I do keep a bottled water bottle, filled with tap water, in the freezer to toss in the car if I go on a picnic or a road trip.

It's not just about bottled drinks, I feel the same way about the coffee shops on every corner and now the large number of Dunkin' Donuts with drive in windows that have popped up in my area.

I suppose I'm against most of the things that I don't do, LOL!!!


----------



## Pappy (Mar 11, 2017)

Only when we are taking long trips do I drink bottled water. At home, I filter water through the refrigerator and keep a cold container in the frig. for drinking.


----------



## RadishRose (Mar 11, 2017)

Agree with Don. 

"Evian"  is just naive spelled backwards.


----------



## Marie5656 (Mar 11, 2017)

*Rarely.  When I was working we kept bottled water on hand in the office fridge, drank it there.  But otherwise I just keep a supply in my Brita pitcher in the fridge,*


----------



## Falcon (Mar 11, 2017)

If I'm going to be gone for a few hours, I may take a bottle of Sparkletts with me.
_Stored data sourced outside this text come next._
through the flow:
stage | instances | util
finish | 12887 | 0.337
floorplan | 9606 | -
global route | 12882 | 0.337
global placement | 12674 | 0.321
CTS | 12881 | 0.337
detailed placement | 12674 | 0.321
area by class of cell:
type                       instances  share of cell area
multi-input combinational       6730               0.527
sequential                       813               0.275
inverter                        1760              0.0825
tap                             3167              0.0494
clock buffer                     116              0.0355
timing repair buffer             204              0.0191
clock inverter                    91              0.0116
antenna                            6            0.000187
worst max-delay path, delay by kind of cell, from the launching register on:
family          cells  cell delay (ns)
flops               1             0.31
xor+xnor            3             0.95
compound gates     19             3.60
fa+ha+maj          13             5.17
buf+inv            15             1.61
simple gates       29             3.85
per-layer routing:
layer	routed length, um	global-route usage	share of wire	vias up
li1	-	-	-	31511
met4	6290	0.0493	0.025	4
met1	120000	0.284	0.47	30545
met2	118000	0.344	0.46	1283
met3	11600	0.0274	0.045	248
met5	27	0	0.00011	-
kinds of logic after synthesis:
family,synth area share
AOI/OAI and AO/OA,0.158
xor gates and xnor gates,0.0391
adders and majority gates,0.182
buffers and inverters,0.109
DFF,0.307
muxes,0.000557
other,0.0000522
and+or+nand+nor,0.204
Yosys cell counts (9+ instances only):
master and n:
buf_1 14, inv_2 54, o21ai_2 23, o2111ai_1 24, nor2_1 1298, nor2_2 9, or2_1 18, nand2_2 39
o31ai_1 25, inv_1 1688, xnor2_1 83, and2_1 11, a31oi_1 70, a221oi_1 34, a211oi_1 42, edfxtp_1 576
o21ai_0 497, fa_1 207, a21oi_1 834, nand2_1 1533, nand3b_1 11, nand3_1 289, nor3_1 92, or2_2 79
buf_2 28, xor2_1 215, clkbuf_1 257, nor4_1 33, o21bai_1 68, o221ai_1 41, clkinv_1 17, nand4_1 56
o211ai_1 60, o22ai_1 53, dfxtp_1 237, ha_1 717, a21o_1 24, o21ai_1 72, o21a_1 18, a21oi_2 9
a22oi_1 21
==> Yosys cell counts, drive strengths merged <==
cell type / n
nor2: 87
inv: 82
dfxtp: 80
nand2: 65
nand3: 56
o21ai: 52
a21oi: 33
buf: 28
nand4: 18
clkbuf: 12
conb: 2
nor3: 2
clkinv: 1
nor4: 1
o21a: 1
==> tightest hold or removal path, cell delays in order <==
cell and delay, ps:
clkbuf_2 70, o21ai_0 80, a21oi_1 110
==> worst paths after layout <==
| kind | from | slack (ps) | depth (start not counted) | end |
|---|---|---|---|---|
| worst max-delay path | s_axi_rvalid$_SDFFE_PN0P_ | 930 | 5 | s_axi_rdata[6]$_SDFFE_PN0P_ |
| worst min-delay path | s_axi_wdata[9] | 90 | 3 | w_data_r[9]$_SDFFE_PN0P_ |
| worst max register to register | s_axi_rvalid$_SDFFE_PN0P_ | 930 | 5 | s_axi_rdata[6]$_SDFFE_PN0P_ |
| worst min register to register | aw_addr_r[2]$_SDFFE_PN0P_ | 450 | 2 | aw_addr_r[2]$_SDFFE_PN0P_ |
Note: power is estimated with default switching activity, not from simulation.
### src/rtl/serial_port_pkg.sv
package serial_port_pkg;

   // three-level strap reading from the pad detector
   typedef enum logic [1:0]
   {
      STRAP_LOW  = 2'b00,
      STRAP_OPEN = 2'b01,
      STRAP_HIGH = 2'b10
   } strap_level_t;

   typedef enum logic [2:0]
   {
      ST_IDLE   = 3'b000,
      ST_ADDR   = 3'b001,
      ST_WRITE  = 3'b010,
      ST_READ   = 3'b011,
      ST_IGNORE = 3'b100
   } port_state_t;

   // register access request towards the configuration registers
   typedef struct packed
   {
      logic [15:0] addr;
      logic [7:0]  wdata;
      logic        wr;
      logic        rd;
   } reg_req_t;

   localparam logic [3:0] SLAVE_ADDR_HI   = 4'hB;
   localparam logic [3:0] BIT_ACK         = 4'h8;
   localparam logic [3:0] BIT_ACK_END     = 4'h9;
   localparam logic [1:0] IDX_ADDR_HI     = 2'h0;
   localparam logic [1:0] IDX_ADDR_LO     = 2'h1;
   localparam logic [1:0] IDX_DATA        = 2'h2;
   localparam logic       DIR_READ        = 1'b1;

   // bus rates and sampling margin at the 40 MHz system clock
   localparam int CLK_KHZ          = 40000;
   localparam int SCL_STD_KHZ      = 100;
   localparam int SCL_FAST_KHZ     = 400;
   localparam int FAST_HALF_CYCLES = CLK_KHZ / (2 * SCL_FAST_KHZ);

endpackage
==> config.mk <==
export PLATFORM = sky130hd
export DESIGN_NAME = csfr_status
export DESIGN_NICKNAME = d
export VERILOG_FILES = /design/src/common/csfr_pkg.sv /design/src/rtl/csfr_status.sv
export SDC_FILE = /design/constraint.sdc
export NUM_CORES = 1
export LEC_CHECK = 0
export ABC_AREA = 1
export BUFFER_PORTS_ARGS = -buffer_cell sky130_fd_sc_hd__buf_2
export CORE_ASPECT_RATIO = 0.8
export CORE_MARGIN = 5
export CORE_UTILIZATION = 50
export CTS_BUF_LIST = sky130_fd_sc_hd__clkbuf_8
export DETAILED_ROUTE_END_ITERATION = 10
export GPL_TIMING_DRIVEN = 0
export PLACE_DENSITY = 0.91
export SKIP_CTS_REPAIR_TIMING = 1
export SLEW_MARGIN = 20
export SYNTH_ARGS = -nofsm -noshare
export SYNTH_HDL_FRONTEND = slang
export SYNTH_SLANG_ARGS = --single-unit
==> constraint.sdc <==
create_clock -name clk_i -period 1.65 [get_ports clk_i]
set_input_delay 0.0825 -clock clk_i [delete_from_list [all_inputs] [get_ports clk_i]]
set_output_delay 0.0825 -clock clk_i [all_outputs]
set_load 0.01 [all_outputs]
--- config.mk ---
export PLATFORM = sky130hd
export DESIGN_NAME = uart_channel
export DESIGN_NICKNAME = d
export VERILOG_FILES = /design/src/core/uart_pkg.sv /design/src/core/uart_channel.sv /design/src/core/uart_serial.sv
export SDC_FILE = /design/constraint.sdc
export NUM_CORES = 1
export LEC_CHECK = 0
export BUFFER_PORTS_ARGS = -buffer_cell sky130_fd_sc_hd__clkbuf_2
export CORE_MARGIN = 8
export CORE_UTILIZATION = 50
export DETAILED_ROUTE_END_ITERATION = 10
export PLACE_DENSITY = 0.76
export SLEW_MARGIN = 0
export SYNTH_ARGS = -nofsm -noshare
export SYNTH_HDL_FRONTEND = slang
export SYNTH_HIERARCHICAL = 1
export SYNTH_SLANG_ARGS = --single-unit
--- constraint.sdc ---
create_clock -name sys_clk -period 5.63 [get_ports sys_clk]
set_clock_uncertainty 0.05 [all_clocks]
set_input_delay 0.2815 -clock sys_clk [delete_from_list [all_inputs] [get_ports sys_clk]]
set_output_delay 0.2815 -clock sys_clk [all_outputs]
set_load 0.05 [all_outputs]
`config.mk`:
```
export PLATFORM = sky130hd
export DESIGN_NAME = pss_top
export DESIGN_NICKNAME = d
export VERILOG_FILES = /design/src/pss_pkg.sv /design/src/pss_top.sv
export VERILOG_INCLUDE_DIRS = /design/src
export SDC_FILE = /design/constraint.sdc
export NUM_CORES = 1
export LEC_CHECK = 0
export ABC_AREA = 1
export BUFFER_PORTS_ARGS = -buffer_cell sky130_fd_sc_hd__buf_2
export CAP_MARGIN = 10
export CORE_AREA = 2 2 115 89
export DETAILED_ROUTE_END_ITERATION = 10
export DIE_AREA = 0 0 117 91
export GPL_TIMING_DRIVEN = 1
export PLACE_DENSITY = 0.77
export SYNTH_ARGS = -nofsm -noshare
export SYNTH_HDL_FRONTEND = slang
export SYNTH_SLANG_ARGS = --single-unit
```
`constraint.sdc`:
```
create_clock -name clk_i -period 1.1 [get_ports clk_i]
set_input_delay 0.055 -clock clk_i [delete_from_list [all_inputs] [get_ports clk_i]]
set_output_delay 0.055 -clock clk_i [all_outputs]
set_load 0.05 [all_outputs]
```
<file path="config.mk">
export PLATFORM = sky130hd
export DESIGN_NAME = owp_top
export DESIGN_NICKNAME = d
export VERILOG_FILES = /design/src/rtl/owp_pkg.sv /design/src/rtl/owp_seq_if.sv /design/src/rtl/owp_pin_sync.sv /design/src/rtl/owp_fuse_seq.sv /design/src/rtl/owp_top.sv
export SDC_FILE = /design/constraint.sdc
export NUM_CORES = 1
export LEC_CHECK = 0
export BUFFER_PORTS_ARGS = -buffer_cell sky130_fd_sc_hd__buf_4
export CORE_AREA = 2 2 125 115
export DETAILED_ROUTE_END_ITERATION = 10
export DIE_AREA = 0 0 127 117
export GPL_TIMING_DRIVEN = 0
export PLACE_DENSITY = 0.82
export REMOVE_ABC_BUFFERS = 1
export SYNTH_ARGS = -nofsm -noshare
export SYNTH_HDL_FRONTEND = slang
export SYNTH_HIERARCHICAL = 1
export SYNTH_SLANG_ARGS = --single-unit
</file>
<file path="constraint.sdc">
create_clock -name clk -period 2.22 [get_ports clk]
set_clock_uncertainty 0.05 [all_clocks]
set_input_delay 0.666 -clock clk [delete_from_list [all_inputs] [get_ports clk]]
set_output_delay 0.666 -clock clk [all_outputs]
set_load 0.03 [all_outputs]
</file>
<file path="src/rtl/owp_pkg.sv">
package owp_pkg;

	////////////////////////////////////////////////////////////////////////////
	// Widths and counts
	localparam int CODE_W     = 6;
	localparam int NUM_TAPS   = 64;
	localparam int FUSE_COUNT = 8;

	////////////////////////////////////////////////////////////////////////////
	// Codes, address and field positions
	localparam logic [5:0] WIPER_MIDSCALE  = 6'h20;
	localparam logic [5:0] SLAVE_ADDR_HI   = 6'h16;
	localparam int         ADDR_SEL_BIT    = 1;
	localparam int         ADDR_RW_BIT     = 0;
	localparam int         INSTR_PROG_BIT  = 7;
	localparam logic [1:0] VAL_READY       = 2'h0;
	localparam logic [1:0] VAL_SETUP_FAULT = 2'h1;
	localparam logic [1:0] VAL_FATAL       = 2'h2;
	localparam logic [1:0] VAL_DONE        = 2'h3;
	localparam logic [2:0] FUSE_TEST_IDX   = 3'h6;
	localparam logic [2:0] FUSE_LOCK_IDX   = 3'h7;
	localparam logic [2:0] LAST_DATA_IDX   = 3'h5;

	////////////////////////////////////////////////////////////////////////////
	// Timing
	localparam int CLK_PERIOD_PS    = 4000;
	localparam int SEQ_TICK_NS      = 1000;
	localparam int SEQ_TICK_CYCLES  = (SEQ_TICK_NS * 1000) / CLK_PERIOD_PS;
	localparam int BOOT_WAIT_CYCLES = 6;

	////////////////////////////////////////////////////////////////////////////
	// State types
	typedef enum logic [2:0] {
		BS_IDLE, BS_ADDR, BS_RX, BS_ACK1, BS_ACK2, BS_TX, BS_MACK, BS_WAIT
	} owp_bus_state_t;

	typedef enum logic [2:0] {
		SQ_IDLE, SQ_TEST, SQ_TCHK, SQ_DATA, SQ_CMP, SQ_LOCK
	} owp_seq_state_t;

	// One-hot tap selection from a wiper code
	function automatic logic [NUM_TAPS-1:0] owp_tap_decode(input logic [CODE_W-1:0] code);
		owp_tap_decode = {{(NUM_TAPS-1){1'b0}}, 1'b1} << code;
	endfunction : owp_tap_decode

endpackage : owp_pkg

</file>
<file path="src/rtl/owp_seq_if.sv">
`timescale 1ns/1ps
`default_nettype none

interface owp_seq_if;
	import owp_pkg::*;
	logic              start;
	logic [CODE_W-1:0] code;
	logic              locked_preset;
	logic              busy;
	logic [1:0]        validation;

	modport ctl (output start, code, locked_preset, input busy, validation);
	modport seq (input start, code, locked_preset, output busy, validation);
endinterface : owp_seq_if

`default_nettype wire

</file>
<file path="src/rtl/owp_pin_sync.sv">
`timescale 1ns/1ps
`default_nettype none

module owp_pin_sync #(
	parameter int WIDTH = 1
) (
	// Clock and reset
	input  wire logic             clk,
	input  wire logic             srst,
	// Pins and filtered result
	input  wire logic [WIDTH-1:0] async_in,
	output logic      [WIDTH-1:0] sync_out
);
	logic [WIDTH-1:0] ff1, ff2, ff3;
	logic [WIDTH-1:0] next_sync;

	// A bit changes only once the second and third stages agree
	always_comb begin
		for (int i = 0; i < WIDTH; i++) begin
			next_sync[i] = (ff2[i] == ff3[i]) ? ff3[i] : sync_out[i];
		end
	end

	// Three stages; the first feeds only the second
	always_ff @(posedge clk) begin
		if (srst) begin
			ff1      <= '1;
			ff2      <= '1;
			ff3      <= '1;
			sync_out <= '1;
		end else begin
			ff1      <= async_in;
			ff2      <= ff1;
			ff3      <= ff2;
			sync_out <= next_sync;
		end
	end
endmodule : owp_pin_sync

`default_nettype wire

</file>
<file path="src/rtl/owp_fuse_seq.sv">
`timescale 1ns/1ps
`default_nettype none

module owp_fuse_seq
	import owp_pkg::*;
#(
	parameter int TICK_CYCLES = SEQ_TICK_CYCLES
) (
	// Clock and reset
	input  wire logic                  clk,
	input  wire logic                  srst,
	// Control from the bus side
	owp_seq_if.seq                     sq,
	// Fuse array
	input  wire logic [FUSE_COUNT-1:0] fuse_state,
	output logic                       fuse_blow,
	output logic      [2:0]            fuse_index,
	output logic                       seq_clk_en
);
	localparam logic [15:0] TICK_LAST = 16'(TICK_CYCLES - 1);

	owp_seq_state_t    st, next_st;
	logic [15:0]       tick_cnt, next_tick_cnt;
	logic [2:0]        bit_idx, next_bit_idx;
	logic [CODE_W-1:0] code_q, next_code;
	logic [1:0]        validation, next_validation;
	logic              next_blow, next_clk_en;
	logic [2:0]        next_index;
	logic              tick;

	assign tick          = seq_clk_en && (tick_cnt == TICK_LAST);
	assign sq.busy       = seq_clk_en;
	assign sq.validation = validation;

	////////////////////////////////////////////////////////////////////////////
	// Sequencer: internal clock runs only while programming
	always_comb begin
		next_st         = st;
		next_bit_idx    = bit_idx;
		next_code       = code_q;
		next_validation = validation;
		next_clk_en     = seq_clk_en;
		next_blow       = 1'b0;
		next_index      = fuse_index;
		next_tick_cnt   = (seq_clk_en && !tick) ? tick_cnt + 16'h0001 : 16'h0000;
		case (st)
			SQ_IDLE: begin
				if (sq.start && !sq.locked_preset && validation != VAL_DONE) begin
					next_st     = SQ_TEST;
					next_code   = sq.code;
					next_clk_en = 1'b1;
				end
			end
			SQ_TEST: begin
				if (tick) begin
					next_blow  = 1'b1;
					next_index = FUSE_TEST_IDX;
					next_st    = SQ_TCHK;
				end
			end
			SQ_TCHK: begin
				if (tick) begin
					if (fuse_state[FUSE_TEST_IDX]) begin
						next_st      = SQ_DATA;
						next_bit_idx = 3'h0;
					end else begin
						next_validation = VAL_SETUP_FAULT;
						next_clk_en     = 1'b0;
						next_st         = SQ_IDLE;
					end
				end
			end
			SQ_DATA: begin
				if (tick) begin
					next_blow    = code_q[bit_idx];
					next_index   = bit_idx;
					next_bit_idx = bit_idx + 3'h1;
					if (bit_idx == LAST_DATA_IDX) begin
						next_st = SQ_CMP;
					end
				end
			end
			SQ_CMP: begin
				if (tick) begin
					if (fuse_state[CODE_W-1:0] == code_q) begin
						next_st = SQ_LOCK;
					end else begin
						next_validation = VAL_FATAL;
						next_clk_en     = 1'b0;
						next_st         = SQ_IDLE;
					end
				end
			end
			SQ_LOCK: begin
				if (tick) begin
					next_blow       = 1'b1;
					next_index      = FUSE_LOCK_IDX;
					next_validation = VAL_DONE;
					next_clk_en     = 1'b0;
					next_st         = SQ_IDLE;
				end
			end
			default: next_st = SQ_IDLE;
		endcase
	end

	// Sequencer registers
	always_ff @(posedge clk) begin
		if (srst) begin
			st         <= SQ_IDLE;
			tick_cnt   <= 16'h0000;
			bit_idx    <= 3'h0;
			code_q     <= 6'h00;
			validation <= VAL_READY;
			seq_clk_en <= 1'b0;
			fuse_blow  <= 1'b0;
			fuse_index <= 3'h0;
		end else begin
			st         <= next_st;
			tick_cnt   <= next_tick_cnt;
			bit_idx    <= next_bit_idx;
			code_q     <= next_code;
			validation <= next_validation;
			seq_clk_en <= next_clk_en;
			fuse_blow  <= next_blow;
			fuse_index <= next_index;
		end
	end
endmodule : owp_fuse_seq

`default_nettype wire

</file>
<file path="src/rtl/owp_top.sv">
`timescale 1ns/1ps
`default_nettype none

// Notes on behaviour
// Power-on wiper code is midscale 32.
// Write: address, instruction, data byte, acks.
// Read: address then validation bits plus code.
// Program bit one starts fuse programming.
// Program request enables internal sequencer clock.
// Failed test fuse stops, reports 01.
// Six data fuses, one per tick.
// Fuse mismatch reports 10 and stops.
// After fatal error, programming may retry.
// Match blows lock fuse, reports 11.
// Locked part loads wiper from fuses.
// Six data, one test, one lock fuse.
// Code decodes to one-hot of 64 taps.
// Each code step moves one tap up.
// Validation reads 00 before any attempt.
// Code 01 only for test fuse failure.
// Address is 010110, select bit, direction.
// Matching device acks on ninth pulse.
// Select pin sets seventh address bit.
// Unlocked write loads code after data byte.
// Locked part acks writes, ignores them.
module owp_top
	import owp_pkg::*;
#(
	parameter int TICK_CYCLES = SEQ_TICK_CYCLES
) (
	// Clock and reset
	input  wire logic                  clk,
	input  wire logic                  srst,
	// Two-wire bus pins
	input  wire logic                  scl_in,
	input  wire logic                  sda_in,
	output logic                       sda_out,
	output logic                       sda_oe,
	input  wire logic                  bus_address_select_pin,
	// Fuse array
	input  wire logic [FUSE_COUNT-1:0] fuse_state,
	output logic                       fuse_blow,
	output logic      [2:0]            fuse_index,
	output logic                       seq_clk_en,
	// Wiper and status
	output logic      [CODE_W-1:0]     resistor_ladder_setting,
	output logic      [NUM_TAPS-1:0]   tap_select,
	output logic                       validation_bit_high,
	output logic                       validation_bit_low,
	output logic                       part_locked
);
	owp_seq_if sq ();

	logic [2:0]            pins_sync;
	logic [FUSE_COUNT-1:0] fuse_sync;
	logic                  scl, sda, scl_q, sda_q;
	logic                  scl_rise, scl_fall, bus_start, bus_stop;

	////////////////////////////////////////////////////////////////////////////
	// Pin and fuse synchronisers
	owp_pin_sync #(.WIDTH(3)) u_pin_sync (
		.clk      (clk),
		.srst     (srst),
		.async_in ({bus_address_select_pin, scl_in, sda_in}),
		.sync_out (pins_sync)
	);

	owp_pin_sync #(.WIDTH(FUSE_COUNT)) u_fuse_sync (
		.clk      (clk),
		.srst     (srst),
		.async_in (fuse_state),
		.sync_out (fuse_sync)
	);

	owp_fuse_seq #(.TICK_CYCLES(TICK_CYCLES)) u_seq (
		.clk        (clk),
		.srst       (srst),
		.sq         (sq.seq),
		.fuse_state (fuse_sync),
		.fuse_blow  (fuse_blow),
		.fuse_index (fuse_index),
		.seq_clk_en (seq_clk_en)
	);

	assign scl       = pins_sync[1];
	assign sda       = pins_sync[0];
	assign scl_rise  = scl && !scl_q;
	assign scl_fall  = !scl && scl_q;
	assign bus_start = scl && scl_q && sda_q && !sda;
	assign bus_stop  = scl && scl_q && !sda_q && sda;

	////////////////////////////////////////////////////////////////////////////
	// Power-on: wait for fuse readings, then pick preset or fused code
	logic [2:0]        boot_cnt, next_boot_cnt;
	logic              booted, next_booted;
	logic              locked_boot, next_locked_boot;
	logic              locked_now;
	logic [1:0]        val_now;

	assign val_now          = locked_boot ? VAL_DONE : sq.validation;
	assign locked_now       = (val_now == VAL_DONE);
	assign sq.locked_preset = locked_boot;

	always_comb begin
		next_boot_cnt    = boot_cnt;
		next_booted      = booted;
		next_locked_boot = locked_boot;
		if (!booted) begin
			next_boot_cnt = boot_cnt + 3'h1;
			if (boot_cnt == 3'(BOOT_WAIT_CYCLES - 1)) begin
				next_booted      = 1'b1;
				next_locked_boot = fuse_sync[FUSE_LOCK_IDX];
			end
		end
	end

	always_ff @(posedge clk) begin
		if (srst) begin
			boot_cnt    <= 3'h0;
			booted      <= 1'b0;
			locked_boot <= 1'b0;
		end else begin
			boot_cnt    <= next_boot_cnt;
			booted      <= next_booted;
			locked_boot <= next_locked_boot;
		end
	end

	////////////////////////////////////////////////////////////////////////////
	// Bus slave and wiper register
	owp_bus_state_t    bst, next_bst;
	logic [2:0]        bit_cnt, next_bit_cnt;
	logic [7:0]        shreg, next_shreg;
	logic [7:0]        rx_byte;
	logic [1:0]        byte_idx, next_byte_idx;
	logic              rd, next_rd, prog, next_prog;
	logic              next_sda_oe, next_start;
	logic [CODE_W-1:0] wiper, next_wiper;
	logic              start_q;

	assign rx_byte = {shreg[6:0], sda};
	assign sq.start = start_q;
	assign sq.code  = wiper;

	always_comb begin
		next_bst      = bst;
		next_bit_cnt  = bit_cnt;
		next_shreg    = shreg;
		next_byte_idx = byte_idx;
		next_rd       = rd;
		next_prog     = prog;
		next_sda_oe   = sda_oe;
		next_start    = 1'b0;
		next_wiper    = wiper;
		if (!booted) begin
			next_wiper = next_locked_boot ? fuse_sync[CODE_W-1:0] : WIPER_MIDSCALE;
		end
		if (bus_start) begin
			next_bst      = BS_ADDR;
			next_bit_cnt  = 3'h0;
			next_byte_idx = 2'h0;
			next_sda_oe   = 1'b0;
		end else if (bus_stop) begin
			next_bst    = BS_IDLE;
			next_sda_oe = 1'b0;
		end else begin
			case (bst)
				BS_ADDR: begin
					if (scl_rise) begin
						next_shreg   = rx_byte;
						next_bit_cnt = bit_cnt + 3'h1;
						if (bit_cnt == 3'h7) begin
							if (rx_byte[7:2] == SLAVE_ADDR_HI
								&& rx_byte[ADDR_SEL_BIT] == pins_sync[2]) begin
								next_rd  = rx_byte[ADDR_RW_BIT];
								next_bst = BS_ACK1;
							end else begin
								next_bst = BS_IDLE;
							end
						end
					end
				end
				BS_RX: begin
					if (scl_rise) begin
						next_shreg   = rx_byte;
						next_bit_cnt = bit_cnt + 3'h1;
						if (bit_cnt == 3'h7) begin
							next_bst = BS_ACK1;
							if (byte_idx == 2'h1) begin
								next_prog = rx_byte[INSTR_PROG_BIT];
							end else if (!locked_now) begin
								next_wiper = rx_byte[CODE_W-1:0];
								next_start = prog && !sq.busy;
							end
						end
					end
				end
				BS_ACK1: begin
					if (scl_fall) begin
						next_sda_oe = 1'b1;
						next_bst    = BS_ACK2;
					end
				end
				BS_ACK2: begin
					if (scl_fall) begin
						next_bit_cnt = 3'h0;
						if (byte_idx == 2'h0 && rd) begin
							next_shreg  = {val_now, wiper};
							next_sda_oe = !val_now[1];
							next_bst    = BS_TX;
						end else if (byte_idx == 2'h2) begin
							next_sda_oe = 1'b0;
							next_bst    = BS_WAIT;
						end else begin
							next_sda_oe   = 1'b0;
							next_byte_idx = byte_idx + 2'h1;
							next_bst      = BS_RX;
						end
					end
				end
				BS_TX: begin
					if (scl_fall) begin
						next_bit_cnt = bit_cnt + 3'h1;
						next_shreg   = {shreg[6:0], 1'b0};
						if (bit_cnt == 3'h7) begin
							next_sda_oe = 1'b0;
							next_bst    = BS_MACK;
						end else begin
							next_sda_oe = !shreg[6];
						end
					end
				end
				BS_MACK: begin
					if (scl_rise) begin
						next_bst = BS_WAIT;
					end
				end
				default: next_bst = bst;
			endcase
		end
	end

	// Bus and wiper registers
	always_ff @(posedge clk) begin
		if (srst) begin
			bst      <= BS_IDLE;
			bit_cnt  <= 3'h0;
			shreg    <= 8'h00;
			byte_idx <= 2'h0;
			rd       <= 1'b0;
			prog     <= 1'b0;
			sda_oe   <= 1'b0;
			start_q  <= 1'b0;
			wiper    <= WIPER_MIDSCALE;
			scl_q    <= 1'b1;
			sda_q    <= 1'b1;
		end else begin
			bst      <= next_bst;
			bit_cnt  <= next_bit_cnt;
			shreg    <= next_shreg;
			byte_idx <= next_byte_idx;
			rd       <= next_rd;
			prog     <= next_prog;
			sda_oe   <= next_sda_oe;
			start_q  <= next_start;
			wiper    <= next_wiper;
			scl_q    <= scl;
			sda_q    <= sda;
		end
	end

	////////////////////////////////////////////////////////////////////////////
	// Registered outputs
	logic [NUM_TAPS-1:0] next_tap;

	always_comb begin
		next_tap = owp_tap_decode(wiper);
	end

	always_ff @(posedge clk) begin
		if (srst) begin
			sda_out                 <= 1'b0;
			resistor_ladder_setting <= WIPER_MIDSCALE;
			tap_select              <= owp_tap_decode(WIPER_MIDSCALE);
			validation_bit_high     <= 1'b0;
			validation_bit_low      <= 1'b0;
			part_locked             <= 1'b0;
		end else begin
			sda_out                 <= 1'b0;
			resistor_ladder_setting <= wiper;
			tap_select              <= next_tap;
			validation_bit_high     <= val_now[1];
			validation_bit_low      <= val_now[0];
			part_locked             <= locked_now;
		end
	end
endmodule : owp_top

`default_nettype wire

</file>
At home, I keep a thermos-type bottle in the fridge, and drink from that.

All is not needed because our "tap" water is pretty good.


----------



## Butterfly (Mar 12, 2017)

I don't drink bottled water unless, as Falcon says above, I'm going to be gone for a while, in which case I put a bottle in the car.  That whole bottled water thing seems like a waste of money to me, at least in most areas.


----------



## Steve LS (Mar 12, 2017)

I'm constantly drinking ice cold water (no I'm not diabetic or all that thirsty)
It's just a habit 

At home we run tap water through a Brita filter and I drink that.
When we go on a road trip or I go for a walk (5+miles for exercise) I bring bottled water.

I'm NOT the guy dragging a bottle of water through the supermarket, Walmart, etc..


----------



## Ruth n Jersey (Mar 12, 2017)

I never drink bottled water,I don't even take it along when we travel. We make enough pit stops where there are water fountains. When I was growing up and we went on a family vacation my Dad would stop for gas and for a treat we would get a bottle of soda from a big cooler at the gas station. We drank it on the spot,returned the bottle and we were on our way. Sometimes there was a well and we would get a drink that way using our hands as a cup. When my Grandfather was with us we would stop along a stream for a drink. He would check the water and decide if it was safe to drink. I have no idea how he deemed it safe but we never got sick. Probably back then the streams weren't polluted as they are today.


----------



## SeaBreeze (Mar 12, 2017)

We have charcoal Pur filters on our faucets at home, so we don't drink regular bottled water.  When we take water to the park for the dog and us to share on hot days, we usually put it in a plastic bottle, same as when we go camping, we'll take a bottle or canteen with us on hikes.  We do drink plain carbonated seltzer water, no sugar or salt added, and Perrier at home too.  I'm not one of those people either who have a bottle or cup of something with them everywhere they go.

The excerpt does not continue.